:: Records to use ::

## src/rtl/core/depth_drop_hysteresis_detector_defines.svh

```systemverilog
// Assertion macros for the depth drop hysteresis detector.
// Used by the top level; expects signals named clock and reset in scope.
`ifndef DEPTH_DROP_HYSTERESIS_DETECTOR_DEFINES_SVH
`define DEPTH_DROP_HYSTERESIS_DETECTOR_DEFINES_SVH

// same-cycle implication
`define DDHD_ASSERT_NOW(label, ante, cons, msg) \
   label: assert property (@(posedge clock) disable iff (reset) (ante) |-> (cons)) \
      else $error(msg);

// next-cycle implication
`define DDHD_ASSERT_NEXT(label, ante, cons, msg) \
   label: assert property (@(posedge clock) disable iff (reset) (ante) |=> (cons)) \
      else $error(msg);

`endif

```

## src/rtl/core/ddhd_pkg.sv

```systemverilog
// Shared types, constants and the alpha table for the depth drop detector.
// No dependencies.
package ddhd_pkg;

   localparam int SymbolCount  = 256;
   localparam int AlphaEntries = 256;
   localparam int SymIdxW      = (SymbolCount > 1) ? $clog2(SymbolCount) : 1;
   localparam int AlphaIdxW    = $clog2(AlphaEntries);

   localparam int SymW    = 8;
   localparam int TsW     = 63;
   localparam int VolW    = 32;
   localparam int SumW    = 40;
   localparam int BaseW   = 56;
   localparam int RatioW  = 24;
   localparam int AlphaW  = 17;
   localparam int DivNumW = 72;
   localparam int DivDenW = 56;
   localparam int DivCntW = 5;
   localparam int CsrIdxW = 3;
   localparam int CsrDatW = 32;
   localparam int ReqDatW = 104;
   localparam int RspDatW = 32;

   // register indexes
   localparam logic [CsrIdxW-1:0] CsrSideSelect = 3'd0;
   localparam logic [CsrIdxW-1:0] CsrWindow     = 3'd1;
   localparam logic [CsrIdxW-1:0] CsrWarmup     = 3'd2;
   localparam logic [CsrIdxW-1:0] CsrEnterRatio = 3'd3;
   localparam logic [CsrIdxW-1:0] CsrExitRatio  = 3'd4;
   localparam logic [CsrIdxW-1:0] CsrCooldown   = 3'd5;

   localparam logic ActEnter = 1'b0;
   localparam logic ActExit  = 1'b1;

   localparam logic [AlphaW-1:0] AlphaOne = 17'd65536;
   localparam logic [RatioW-1:0] RatioMax = 24'hFFFFFF;
   localparam logic [SumW-1:0]   SumMax   = 40'hFFFFFFFFFF;

   typedef struct packed {
      logic              side_select;
      logic [31:0]       window_us;
      logic [31:0]       warmup_us;
      logic [RatioW-1:0] enter_ratio;
      logic [RatioW-1:0] exit_ratio;
      logic [31:0]       holdoff_us;
   } cfg_type;

   typedef struct packed {
      logic [SymW-1:0] sym;
      logic [TsW-1:0]  ts;
      logic [SumW-1:0] vol;
   } quote_type;

   typedef struct packed {
      logic [BaseW-1:0] base;
      logic [TsW-1:0]   first;
      logic [TsW-1:0]   prev;
      logic [TsW-1:0]   enter;
      logic             valid;
      logic             fired;
      logic             seen;
   } row_type;

   localparam int RowW = $bits(row_type);

   typedef struct packed {
      logic               start;
      logic [DivNumW-1:0] num;
      logic [DivDenW-1:0] den;
      logic [DivCntW-1:0] nbits;
   } div_req_type;

   typedef struct packed {
      logic              done;
      logic [RatioW-1:0] quot;
   } div_rsp_type;

   typedef logic [AlphaW-1:0] alpha_rom_type [AlphaEntries];

   // alpha(i) = 1 - r^i, r ~ exp(-8/AlphaEntries) in Q0.32
   function automatic alpha_rom_type alpha_rom_build();
      alpha_rom_type rom;
      logic [63:0]   h;
      logic [63:0]   term;
      logic [63:0]   r;
      logic [63:0]   p;
      logic [63:0]   full;
      h    = 64'(64'd1 << 35) / 64'(AlphaEntries);
      term = 64'd1 << 32;
      r    = 64'd1 << 32;
      p    = 64'd1 << 32;
      full = 64'd1 << 32;
      for (int n = 1; n <= 24; n++) begin
         term = ((term * h) >> 32) / 64'(n);
         if ((n % 2) == 1) r = r - term;
         else r = r + term;
      end
      for (int i = 0; i < AlphaEntries; i++) begin
         rom[i] = AlphaW'((full - p + 64'd32768) >> 16);
         p      = (p * r + 64'h80000000) >> 32;
      end
      return rom;
   endfunction

   localparam alpha_rom_type AlphaRom = alpha_rom_build();

endpackage

```

## src/rtl/core/ddhd_div.sv

```systemverilog
// Shared restoring divider, one quotient bit per cycle.
// Depends on ddhd_pkg.
module ddhd_div (
   input  logic                  clock,
   input  logic                  reset,
   input  ddhd_pkg::div_req_type req,
   output ddhd_pkg::div_rsp_type rsp
);
   import ddhd_pkg::*;

   localparam int ShW = DivDenW + RatioW;

   logic [DivNumW-1:0] rem_ff, rem_in;
   logic [ShW-1:0]     dsh_ff, dsh_in;
   logic [RatioW-1:0]  quot_ff, quot_in;
   logic [DivCntW-1:0] cnt_ff, cnt_in;
   logic               busy_ff, busy_in;
   logic               done_ff, done_in;
   logic               ge;

   always_comb begin
      ge      = ({{(ShW-DivNumW){1'b0}}, rem_ff} >= dsh_ff);
      rem_in  = rem_ff;
      dsh_in  = dsh_ff;
      quot_in = quot_ff;
      cnt_in  = cnt_ff;
      busy_in = busy_ff;
      done_in = 1'b0;
      if (req.start) begin
         rem_in  = req.num;
         dsh_in  = ShW'(req.den) << (req.nbits - DivCntW'(1));
         quot_in = '0;
         cnt_in  = req.nbits;
         busy_in = 1'b1;
      end else if (busy_ff) begin
         if (ge) rem_in = rem_ff - DivNumW'(dsh_ff);
         quot_in = {quot_ff[RatioW-2:0], ge};
         dsh_in  = dsh_ff >> 1;
         cnt_in  = cnt_ff - DivCntW'(1);
         if (cnt_ff == DivCntW'(1)) begin
            busy_in = 1'b0;
            done_in = 1'b1;
         end
      end
   end

   assign rsp.done = done_ff;
   assign rsp.quot = quot_ff;

   always_ff @(posedge clock) begin
      rem_ff  <= rem_in;
      dsh_ff  <= dsh_in;
      quot_ff <= quot_in;
      cnt_ff  <= cnt_in;
   end

   always_ff @(posedge clock) begin
      if (reset) begin
         busy_ff <= 1'b0;
         done_ff <= 1'b0;
      end else begin
         busy_ff <= busy_in;
         done_ff <= done_in;
      end
   end
endmodule

```

## config.mk

```make
export PLATFORM = sky130hd
export DESIGN_NAME = ddhd_div
export DESIGN_NICKNAME = d
export VERILOG_FILES = /design/src/rtl/core/depth_drop_hysteresis_detector_defines.svh /design/src/rtl/core/ddhd_pkg.sv /design/src/rtl/core/ddhd_div.sv
export SDC_FILE = /design/constraint.sdc
export NUM_CORES = 1
export LEC_CHECK = 0
export ABC_AREA = 0
export BUFFER_PORTS_ARGS = -buffer_cell sky130_fd_sc_hd__buf_2
export CAP_MARGIN = 20
export CORE_AREA = 2 2 183 185
export DETAILED_ROUTE_END_ITERATION = 16
export DIE_AREA = 0 0 185 187
export GPL_ROUTABILITY_DRIVEN = 0
export PLACE_DENSITY = 0.67
export SYNTH_ARGS = -nofsm -noshare
export SYNTH_HDL_FRONTEND = slang
export SYNTH_SLANG_ARGS = --single-unit
export TNS_END_PERCENT = 5
```

## constraint.sdc

```tcl
create_clock -name clock -period 4.2 [get_ports clock]
set_clock_uncertainty 0.15 [all_clocks]
set_input_delay 0 -clock clock [delete_from_list [all_inputs] [get_ports clock]]
set_output_delay 0 -clock clock [all_outputs]
set_load 0.05 [all_outputs]
```

==> flow_metrics.py <==
metrics = {
    "setup_path": {
        "path_class": "reg -> reg",
        "cp-start-kind": "flop",
        "crit_required_ns": 4.20,
        "end_kind": "flop",
        "rr_worst_depth": 14,
        "crit_arrival_ns": 3.84,
        "crit_fanout": 72,
    },
    "synthesis": {
        "syn_nets": 2051,
        "synth_most_common_cell": "nand2_1",
        "synth_warnings": 0,
        "avgSynthCellArea_um2": 8.41,
        "synthCells": 1839,
        "synth_top_cell_area_share_pct": 30.5,
        "yosys.cell_types.count": 77,
        "synth_top_cells_by_count": "282 x nand2_1, 175 x nor2_1, 164 x a21oi_1, 164 x o21ai_0, 157 x edfxtp_1",
        "synthArstFlopShare_pct": 0,
        "synthFlopType": "edfxtp_1",
        "synth_area_leaders": "edfxtp_1 30%, nand2_1 6.8%, mux4_2 6.3%",
        "synth_top_cell_by_area": "edfxtp_1",
        "ys_seq_area_share_pct": 33.8,
        "synth-edff-count": 157,
        "synth_area_mm2": 0.0155,
        "synth-seq-cells": 183,
    },
    "clock_network": {
        "cts_tree": "built",
        "clock-sinks": 183,
        "clk_latency_ns": 0.45,
        "clk_pin_slew_ns": 0.07,
        "htree_levels": 4,
        "clock_path_buffers": 2,
        "cts_root_buffer": "clkbuf_16",
        "cts_setup_buffers": 0,
        "numCtsBuffers": 17,
    },
    "worst_hold_path": {
        "hp-class": "in -> reg",
        "whs_path_depth": 4,
    },
    "timing": {
        "setup_viol": 0,
        "fin_crit_ns": 3.84,
        "period_share_pct": 91.4,
        "hold_viol": 0,
        "setup_tns_ns": 0,
        "slew_viol_final": 0,
        "rsz0062_at_grt": "no",
        "max_slew_margin_pct": 43.9,
        "timing.fmax_mhz": 260,
        "tightest_slew_ns": 0.840,
    },
    "final_layout": {
        "num_antenna_cells": 0,
        "synthToLayoutAreaGrowth_pct": 16.6,
        "fin_nets": 2207,
        "final_area_mm2": 0.0180,
        "drive_above_1_share_pct": 14.6,
    },
    "floorplan": {
        "die_y_um": 187,
        "initial_core_util_pct": 47.1,
        "core_mm2": 0.0329,
        "die-area_mm2": 0.0346,
        "pin_count": 161,
        "fp.dieW_um": 185,
        "rows": 67,
    },
    "global_route": {
        "grt_util_met1_pct": 40.7,
        "grt_first_pass_wirelength_mm": 72.7,
        "grt-ovfl-total": 0,
        "use_met3_pct": 3.19,
        "grt_max_degree": 113,
        "antenna_found_initial": 1,
        "grt_use_met2_pct": 39.7,
        "grt_pass1_vias": 13500,
        "grt.busiest_layer": "met1",
        "grt.total_usage_pct": 26.8,
    },
    "placement": {
        "portBuffers": 160,
        "place_hpwl_mm": 35.7,
        "place_area_mm2": 0.0166,
    },
    "power": {
        "p_leak_uw": 0.00761,
        "irDropWorstVdd_uv": 325,
        "p_per_area_mw_per_mm2": 442,
    },
    "detailed_routing": {
        "drt-initial-drc-count": 1669,
        "via_count": 14700,
        "viasPerCell": 5.97,
        "drt_wl_total_mm": 46.8,
        "drt_pass1_iterations": 7,
        "drc": 0,
        "avgRoutedWirePerCell_um": 19.0,
        "drtAntennaViolNets": 0,
    },
    "run": {
        "drv_cap": 0,
    },
    "run_status": {
        "status": "complete, no violations",
    },
}
==> critical path, stage by stage, from the launching register on <==
cell and delay [ns]:
edfxtp_1 0.36, inv_1 0.06, ha_1 0.15, inv_1 0.06, fa_1 0.44, a211oi_2 0.27
o211ai_1 0.17, nand4_1 0.21, a21oi_1 0.14, nor3_1 0.44, o31ai_1 0.17, o21ai_0 0.21
a21oi_1 0.10, or2_2 0.33, buf_12 0.25
==> final timing paths <==
path / from / end / slack [ns]
max: rem_ff[0] / rem_ff[5] / 0.36
min: req[5] / dsh_ff[16] / 0.03
max reg2reg: rem_ff[0] / rem_ff[5] / 0.36
min reg2reg: quot_ff[23] / quot_ff[23] / 0.35
==> placed cells by master, fill, tap and decap left out, drive strengths merged, types with 11 or more instances in the layout <==
master         n
a211oi        25
a21o          45
a21oi        165
a31oi         21
buf          181
clkbuf        19
dfxtp         26
dlygate4sd3   79
edfxtp       157
ha            75
inv          109
mux2i         75
mux4          43
nand2        282
nand3         25
nand4         29
nor2         175
nor2b         11
nor3          29
nor4          13
o21a          16
o21ai        173
o21bai        19
o22ai         17
or3           12
xnor2         31
xor2          28
==> kinds of logic (layout without fill, tap and decap cells) <==
group / Yosys count / count (layout) / share of synthesized area, %
xor+xnor: 59 / 59 / 3.34
flops: 183 / 183 / 33.8
simple gates: 614 / 614 / 17.2
fa+ha+maj: 76 / 76 / 6.20
mux: 124 / 124 / 11.6
compound gates: 559 / 559 / 22.3
buf+inv: 224 / 393 / 5.57
==> stage by stage <==
step,setup WS (ns),power [uW],std cells,util (%),hold slack [ns]
final,0.360,7970,2456,54.9,0.0330
after global routing,0.0814,8440,2456,54.9,0.0623
after CTS,0.398,7910,2456,54.9,0.0101
after detailed placement,0.419,6160,2345,50.6,0.0317
after global placement,0.473,6090,2345,50.6,0.0290
after floorplan,0.484,5160,1839,-,-0.0776
==> cell type report <==
class,count,area [um2]
inverter,100,375
clock inverter,14,173
timing repair buffer,261,1790
sequential,183,5240
multi-input combinational,1432,9460
clock buffer,18,450
tap,448,561
fill,3111,14800
==> where the power goes <==
part	switching, uW	leakage [uW]	internal (uW)
logic	2380	0.00552	1450
clock network	836	0.000305	848
registers	119	0.00179	2340
==> what timing repair did <==
action,CTS,global route
hold buffers,79,0
gates resized for setup,0,0
endpoints found under the hold margin,80,0
==> per-layer routing <==
metal	part of all wire [%]	vias to the layer above
met5	0.026	-
met4	2.6	2
met3	8.5	83
met2	43	713
met1	46	6825
li1	-	7036
==> sequential cells by signal, summed over array words and instances, names as in the netlist <==
name / flops
busy_ff: 1
cnt_ff: 5
done_ff: 1
dsh_ff: 80
quot_ff: 24
rem_ff: 72
Note: power is estimated with default switching activity, not from simulation.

:::

→ Assignment: The answer must consist of every line above that holds the string "floorplan", copied exactly.

→ Response to this task:
    "floorplan": {
after floorplan,0.484,5160,1839,-,-0.0776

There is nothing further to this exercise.